Children and baptism: Six tips for conversations with your child.
At least once a month, someone will ask me about the baptism of their child: “Can we set up a time to talk with you about baptism? I think _______ is ready but I want to be sure.” “_________ has been asking about baptism lately. What are some things I should say?” “After so-and-so got baptized last week, now _________ wants to be baptized too. Can he/she really be ready?”
This is a good thing—a wonderful thing! What a blessing to know that dozens of our children are growing up in homes where they hear the gospel early and often!
But how should we as parents shepherd our children on the subject of baptism? Each case is a little different, but perhaps some instruction would help.

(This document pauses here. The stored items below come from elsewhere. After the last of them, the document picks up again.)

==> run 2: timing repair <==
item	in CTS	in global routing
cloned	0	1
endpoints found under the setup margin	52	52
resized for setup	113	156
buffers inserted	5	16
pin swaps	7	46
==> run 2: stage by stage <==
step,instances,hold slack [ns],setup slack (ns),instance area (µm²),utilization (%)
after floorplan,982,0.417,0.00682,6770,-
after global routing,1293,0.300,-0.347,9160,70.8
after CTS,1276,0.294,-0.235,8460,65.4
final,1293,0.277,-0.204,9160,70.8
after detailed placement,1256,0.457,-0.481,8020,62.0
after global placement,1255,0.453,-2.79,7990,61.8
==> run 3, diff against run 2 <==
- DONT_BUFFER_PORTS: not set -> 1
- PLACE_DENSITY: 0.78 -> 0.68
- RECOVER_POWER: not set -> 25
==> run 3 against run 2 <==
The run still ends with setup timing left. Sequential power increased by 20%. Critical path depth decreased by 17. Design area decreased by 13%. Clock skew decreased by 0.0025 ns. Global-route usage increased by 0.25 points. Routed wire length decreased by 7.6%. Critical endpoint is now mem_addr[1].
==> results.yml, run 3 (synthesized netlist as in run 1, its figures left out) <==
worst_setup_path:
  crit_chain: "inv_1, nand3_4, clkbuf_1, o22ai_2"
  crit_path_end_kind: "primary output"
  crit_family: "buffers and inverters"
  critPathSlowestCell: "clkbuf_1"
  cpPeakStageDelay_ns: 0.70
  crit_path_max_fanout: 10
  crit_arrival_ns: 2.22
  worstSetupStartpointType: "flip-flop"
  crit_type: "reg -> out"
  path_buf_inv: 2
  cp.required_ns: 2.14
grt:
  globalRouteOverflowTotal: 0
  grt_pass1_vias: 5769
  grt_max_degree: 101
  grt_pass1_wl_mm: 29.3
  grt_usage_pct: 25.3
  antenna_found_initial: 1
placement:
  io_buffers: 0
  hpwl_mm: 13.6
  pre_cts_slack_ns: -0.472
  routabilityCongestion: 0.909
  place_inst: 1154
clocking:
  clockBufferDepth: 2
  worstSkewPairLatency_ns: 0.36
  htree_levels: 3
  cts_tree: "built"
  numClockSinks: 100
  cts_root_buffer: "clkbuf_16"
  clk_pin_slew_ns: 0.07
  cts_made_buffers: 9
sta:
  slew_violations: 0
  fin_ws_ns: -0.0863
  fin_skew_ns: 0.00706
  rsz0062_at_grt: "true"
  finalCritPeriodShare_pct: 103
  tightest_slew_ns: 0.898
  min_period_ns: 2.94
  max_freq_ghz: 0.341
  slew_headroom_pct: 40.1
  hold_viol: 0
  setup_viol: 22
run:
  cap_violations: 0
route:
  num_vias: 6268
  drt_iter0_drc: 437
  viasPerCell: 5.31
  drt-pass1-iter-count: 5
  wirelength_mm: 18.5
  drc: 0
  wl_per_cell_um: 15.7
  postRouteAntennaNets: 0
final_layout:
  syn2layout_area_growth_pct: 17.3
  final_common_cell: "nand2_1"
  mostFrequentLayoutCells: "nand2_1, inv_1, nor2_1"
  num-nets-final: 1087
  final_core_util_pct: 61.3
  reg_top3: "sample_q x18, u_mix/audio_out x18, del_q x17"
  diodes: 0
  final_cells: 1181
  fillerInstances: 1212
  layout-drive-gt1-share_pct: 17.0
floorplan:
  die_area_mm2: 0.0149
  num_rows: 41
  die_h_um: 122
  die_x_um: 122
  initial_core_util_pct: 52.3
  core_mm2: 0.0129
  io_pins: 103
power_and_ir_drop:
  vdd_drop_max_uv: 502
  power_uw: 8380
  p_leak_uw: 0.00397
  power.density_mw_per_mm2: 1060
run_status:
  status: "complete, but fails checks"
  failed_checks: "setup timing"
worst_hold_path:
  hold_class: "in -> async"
[src/rtl/tdm_demux_pkg.sv]
// Shared types and constants for the TDM demultiplexer receive path.
package tdm_demux_pkg;

    localparam int unsigned NUM_CH   = 4;
    localparam int unsigned SLOT_W   = 2;
    localparam int unsigned ERR_W    = 4;
    localparam int unsigned MISS_W   = 4;

    // ui_in bit positions
    localparam int unsigned IDX_DATA = 0;
    localparam int unsigned IDX_SYNC = 1;
    localparam int unsigned IDX_EN   = 2;

    typedef enum logic {
        HUNT   = 1'b0,
        LOCKED = 1'b1
    } state_e;

endpackage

- First, as a parent you must trust the character of God. As Abraham asked many years ago, “Shall not the Judge of all the earth do what is just?” (Genesis 18:25). He isn’t trying to trick you or your child. He wants to bless your home. When you’re not certain, remember that God loves your child even more than you do.
- Second, check yourself: what’s driving you? Are you motivated by a desire to raise your child in the nurture and admonition of the Lord, or is there some other impulse at play? As parents, we’re often driven by fear or comparison. Because we know that the stakes are high, we try to control the outcome, manipulating the child into “praying the sinner’s prayer,” and seeking baptism before they’re actually born again by the Holy Spirit. Or perhaps we’ve got an eye on our neighbor: “Her child—who’s a year younger than mine—got baptized two months ago! We’re falling behind!”
We need to relinquish control (or the illusion that we are in control). Salvation is of the Lord. Faith is something your child must exercise for him- or herself. You cannot do it for them. - Third, take it slow (but maintain forward progress). All sorts of things you want for your child just take time, and that’s OK. You take your time teaching them how to read, how to do arithmetic, how to play baseball or soccer. You slow down and enjoy the process of planning and celebrating their birthday or other milestones in their life. Why the rush on baptism? Isn’t this important enough to slow down and savor the work of God in their lives?
On the other hand, don’t take this to mean that you should hang back and let them just figure things out on their own. If you never share the gospel, never teach God’s Word, never confront your child about their relationship with Christ, you’ll communicate that their relationship with the Lord just isn’t important. Keep the conversation going without applying undue pressure. - And that leads me a fourth piece of advice: Approach the conversation from different angles. Often, we think that since the gospel can be shared in five minutes and follow a simple outline, that there really isn’t much to say beyond a few verses in the “Romans Road.”
This just isn’t the case. Speak to your child about God’s role as the Creator and King of the universe. Explain the nature and impact of sin (“Why is sin so bad?”). Go into detail about the meaning of Christ’s death and resurrection. Consider what Jesus has taught about heaven and hell. Illustrate the nature of saving faith.
I don’t mean that you should do all these things in every conversation. But don’t be afraid to drill down and mine the depths of one feature of the gospel story at a time. You never know which part of the gospel message will most effectively bring about conviction of sin and a response of faith. - Fifth, conspire with others. Take advantage of your church family. As a mom or dad, you must “do the work of an evangelist” and share Christ with your son or daughter. But there may be a Sunday School teacher, a fellow parent, a babysitter, or a family friend with a spiritual gift or a rapport with your child. God’s plan may be for them to reap after you’ve sown for years. And what if He does? Doesn’t God get all the glory anyway? Does it matter as long as your child believes in Jesus?
Don’t be afraid to speak to the members of your church family about the souls of your children. Ask for prayer and advice, and welcome the input of anyone who will faithfully share the gospel with your kids. - Finally, use the resources available to you. In the past, I’ve relied on the verses and topics compiled in the book Established in the Faith by David Michael. This is a fantastic resource that parents can consult in order to take the baptism conversation to the next step.